All'alba lo sento uscire di casa e quel portone che si chiude piano sancisce la fine del nostro matrimonio per quanto mi riguarda. Mi alzo immediatamente e non impiego molto a raccogliere le mie poche cose, sono diventata mio malgrado un'esperta di traslochi e valigie negli ultimi tempi. Lascio un biglietto per lui sul tavolo della salotto e per un ultima volta esco in giardino a guardare quel mondo là fuori che visto da qui è un incanto di sfumature di mare e cielo, tetti e colline.
Un' immagine che porterò con me per sempre.
Prima di uscire lascio le chiavi sul mobile dell'ingresso, questa non è più casa mia o più precisamente non lo è stata e mai lo sarà.
Un taxi mi porta nella città vecchia di Istanbul, nel quartiere di Sultanahmet, dove prendo una stanza in un piccolo albergo da cui in lontananza si possono ammirare  i minareti della Moschea Blu e Ayasofya.
Ho sempre amato questa parte della città ed è da qui che oggi voglio ricominciare con la mia vita. Invio un messaggio alla Signora Pinar che accetta di incontrarmi subito per una colazione insieme non molto lontano da dove ho preso alloggio.  Come sempre è un piacere trascorrere del tempo con questa donna  che è anche troppo arguta per i miei gusti. "Come mai hai cambiato idea così repentinamente Sanem? E' successo qualcosa?" Batto le ciglia per scacciare le lacrime e cerco di rassicurarla. "No, è solo che ho risolto prima del previsto le questioni che avevo in sospeso ed ho deciso di cominciare subito, non vedo l'ora di farlo".

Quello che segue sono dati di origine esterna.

==> src/common/bus_pkg.sv <==
package bus_pkg;

    // load/store type as the cpu encodes it
    // stores only use the four signed codes
    typedef enum logic [2:0] {
        ls_byte   = 3'b000,
        ls_half   = 3'b001,
        ls_word   = 3'b010,
        ls_double = 3'b011,
        ls_ubyte  = 3'b100,
        ls_uhalf  = 3'b101,
        ls_uword  = 3'b110
    } ls_type_e;

    // cpu request, held stable from strobe until done
    typedef struct packed {
        logic [63:0] addr;
        logic [63:0] wdata;
        ls_type_e    ls_type;
    } bus_req_t;

    // read word, filled per 32-bit word (ram) or per 16-bit half (sdram)
    typedef union packed {
        logic [1:0][31:0] words;
        logic [3:0][15:0] halves;
    } bus_data_u;

    typedef enum logic [1:0] {
        region_none,
        region_ram,
        region_sdram
    } region_e;

    // address map
    localparam logic [63:0] ram_base    = 64'h0000_0000_0000_1000;
    localparam logic [63:0] sdram_base  = 64'h0000_0000_0100_0000;
    localparam logic [63:0] sdram_limit = 64'h0000_0000_0180_0000;

    // sign or zero extension of a right-aligned load value
    function automatic logic [63:0] load_extend(logic [63:0] raw, ls_type_e t);
        case (t)
            ls_byte:  return {{56{raw[7]}}, raw[7:0]};
            ls_ubyte: return {56'b0, raw[7:0]};
            ls_half:  return {{48{raw[15]}}, raw[15:0]};
            ls_uhalf: return {48'b0, raw[15:0]};
            ls_word:  return {{32{raw[31]}}, raw[31:0]};
            ls_uword: return {32'b0, raw[31:0]};
            default:  return raw;
        endcase
    endfunction

endpackage
File: config.mk
export PLATFORM = sky130hd
export DESIGN_NAME = access_sequencer
export DESIGN_NICKNAME = d
export VERILOG_FILES = /design/src/common/bus_pkg.sv /design/src/rtl/access_sequencer.sv
export SDC_FILE = /design/constraint.sdc
export NUM_CORES = 1
export LEC_CHECK = 0
export ABC_AREA = 1
export BUFFER_PORTS_ARGS = -buffer_cell sky130_fd_sc_hd__buf_2
export CELL_PAD_IN_SITES_DETAIL_PLACEMENT = 1
export CELL_PAD_IN_SITES_GLOBAL_PLACEMENT = 2
export CORE_ASPECT_RATIO = 0.7
export CORE_MARGIN = 3
export CORE_UTILIZATION = 10
export DETAILED_ROUTE_END_ITERATION = 6
export PLACE_DENSITY_LB_ADDON = 0.1
export RECOVER_POWER = 100
export SLEW_MARGIN = 15
export SYNTH_ARGS = -nofsm -noshare
export SYNTH_HDL_FRONTEND = slang
export SYNTH_SLANG_ARGS = --single-unit
File: constraint.sdc
create_clock -name CLOCK_50 -period 1.7 [get_ports CLOCK_50]
set_input_delay 0.34 -clock CLOCK_50 [delete_from_list [all_inputs] [get_ports CLOCK_50]]
set_output_delay 0.34 -clock CLOCK_50 [all_outputs]
set_load 0.03 [all_outputs]
<file path="src/common/bus_pkg.sv">
package bus_pkg;

    // load/store type as the cpu encodes it
    // stores only use the four signed codes
    typedef enum logic [2:0] {
        ls_byte   = 3'b000,
        ls_half   = 3'b001,
        ls_word   = 3'b010,
        ls_double = 3'b011,
        ls_ubyte  = 3'b100,
        ls_uhalf  = 3'b101,
        ls_uword  = 3'b110
    } ls_type_e;

    // cpu request, held stable from strobe until done
    typedef struct packed {
        logic [63:0] addr;
        logic [63:0] wdata;
        ls_type_e    ls_type;
    } bus_req_t;

    // read word, filled per 32-bit word (ram) or per 16-bit half (sdram)
    typedef union packed {
        logic [1:0][31:0] words;
        logic [3:0][15:0] halves;
    } bus_data_u;

    typedef enum logic [1:0] {
        region_none,
        region_ram,
        region_sdram
    } region_e;

    // address map
    localparam logic [63:0] ram_base    = 64'h0000_0000_0000_1000;
    localparam logic [63:0] sdram_base  = 64'h0000_0000_0100_0000;
    localparam logic [63:0] sdram_limit = 64'h0000_0000_0180_0000;

    // sign or zero extension of a right-aligned load value
    function automatic logic [63:0] load_extend(logic [63:0] raw, ls_type_e t);
        case (t)
            ls_byte:  return {{56{raw[7]}}, raw[7:0]};
            ls_ubyte: return {56'b0, raw[7:0]};
            ls_half:  return {{48{raw[15]}}, raw[15:0]};
            ls_uhalf: return {48'b0, raw[15:0]};
            ls_word:  return {{32{raw[31]}}, raw[31:0]};
            ls_uword: return {32'b0, raw[31:0]};
            default:  return raw;
        endcase
    endfunction

endpackage

</file>
<file path="src/common/sdram_pkg.sv">
package sdram_pkg;

    // one beat towards the sdram controller
    // addr counts halfwords from the start of the sdram window
    typedef struct packed {
        logic [21:0] addr;
        logic [1:0]  byte_en;
        logic [15:0] wrdata;
        logic        rd;
        logic        wr;
    } sdram_req_t;

    // controller answer, req_wait low marks the completing cycle
    typedef struct packed {
        logic [15:0] rddata;
        logic        req_wait;
    } sdram_rsp_t;

    // doubleword = four halfword beats
    localparam int max_beats = 4;

    // byte enables, bit 0 is the low byte lane
    localparam logic [1:0] be_low  = 2'b01;
    localparam logic [1:0] be_high = 2'b10;
    localparam logic [1:0] be_both = 2'b11;

endpackage

</file>
<file path="src/rtl/beat_counter.sv">
`timescale 1ns/1ps

module beat_counter
    import bus_pkg::*;
    import sdram_pkg::*;
(
    input  logic       CLOCK_50,
    input  logic       KEY0,
    input  ls_type_e   ls_type,
    input  region_e    region,
    input  logic       beat_go,
    input  logic       start,
    output logic [1:0] beat,
    output logic       last_beat
);

    logic [1:0] last_idx;

    // index of the final beat for this type and target
    always_comb begin
        last_idx = 2'd0;
        if (region == region_ram && ls_type == ls_double)
            last_idx = 2'd1;
        else if (region == region_sdram) begin
            case (ls_type)
                ls_word, ls_uword: last_idx = 2'd1;
                ls_double:         last_idx = 2'd3;
                default:           last_idx = 2'd0;
            endcase
        end
    end

    assign last_beat = (beat == last_idx);

    always_ff @(posedge CLOCK_50 or negedge KEY0) begin
        if (!KEY0)
            beat <= 2'd0;
        else if (start)
            beat <= 2'd0;
        else if (beat_go && !last_beat)
            beat <= beat + 2'd1;
    end

    // counter must not wrap past the fourth beat
    a_no_wrap: assert property (
        @(posedge CLOCK_50) disable iff (!KEY0)
        (beat_go && beat == 2'(max_beats - 1)) |-> last_beat);

endmodule

</file>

Mi guarda a lungo in silenzio prima di fare la domanda che mi aspettavo.
"E Can, cosa ne pensa del fatto che starai via così a lungo a poche settimane dal vostro matrimonio?". 
Faccio spallucce cercando di minimizzare.
"Non è un problema, verrà a trovarmi non appena gli sarà possibile ed io potrò  venire nei fine settimana, riusciremo ad organizzarci, in fin dei conti Gölcük è a meno di due ore d'auto da Istanbul". La sua espressione non mi sembra convinta, ma alla fine decide di lasciare andare il discorso e ci mettiamo d' accordo per firmare il contratto già l'indomani in modo  che io possa partire al più presto. Uscendo dal locale la saluto affettuosamente e decido di perdermi per i vicoli del quartiere più bello del mondo o per lo meno  è quello che è sempre stato ai miei occhi. Mi siedo su una panchina nel grande piazzale del Sultanahmet ad osservare i passanti e la moschea blu in una bellissima giornata di primavera. Dopo tanti giorni in casa da sola ho bisogno di vedere vita vibrare intorno a me e così rimango a lungo persa nei miei pensieri finché decido di tirare fuori il mio diario e quei pensieri li fermo in pagine e pagine di emozioni che hanno bisogno di essere espresse e fissate su carta in modo indelebile.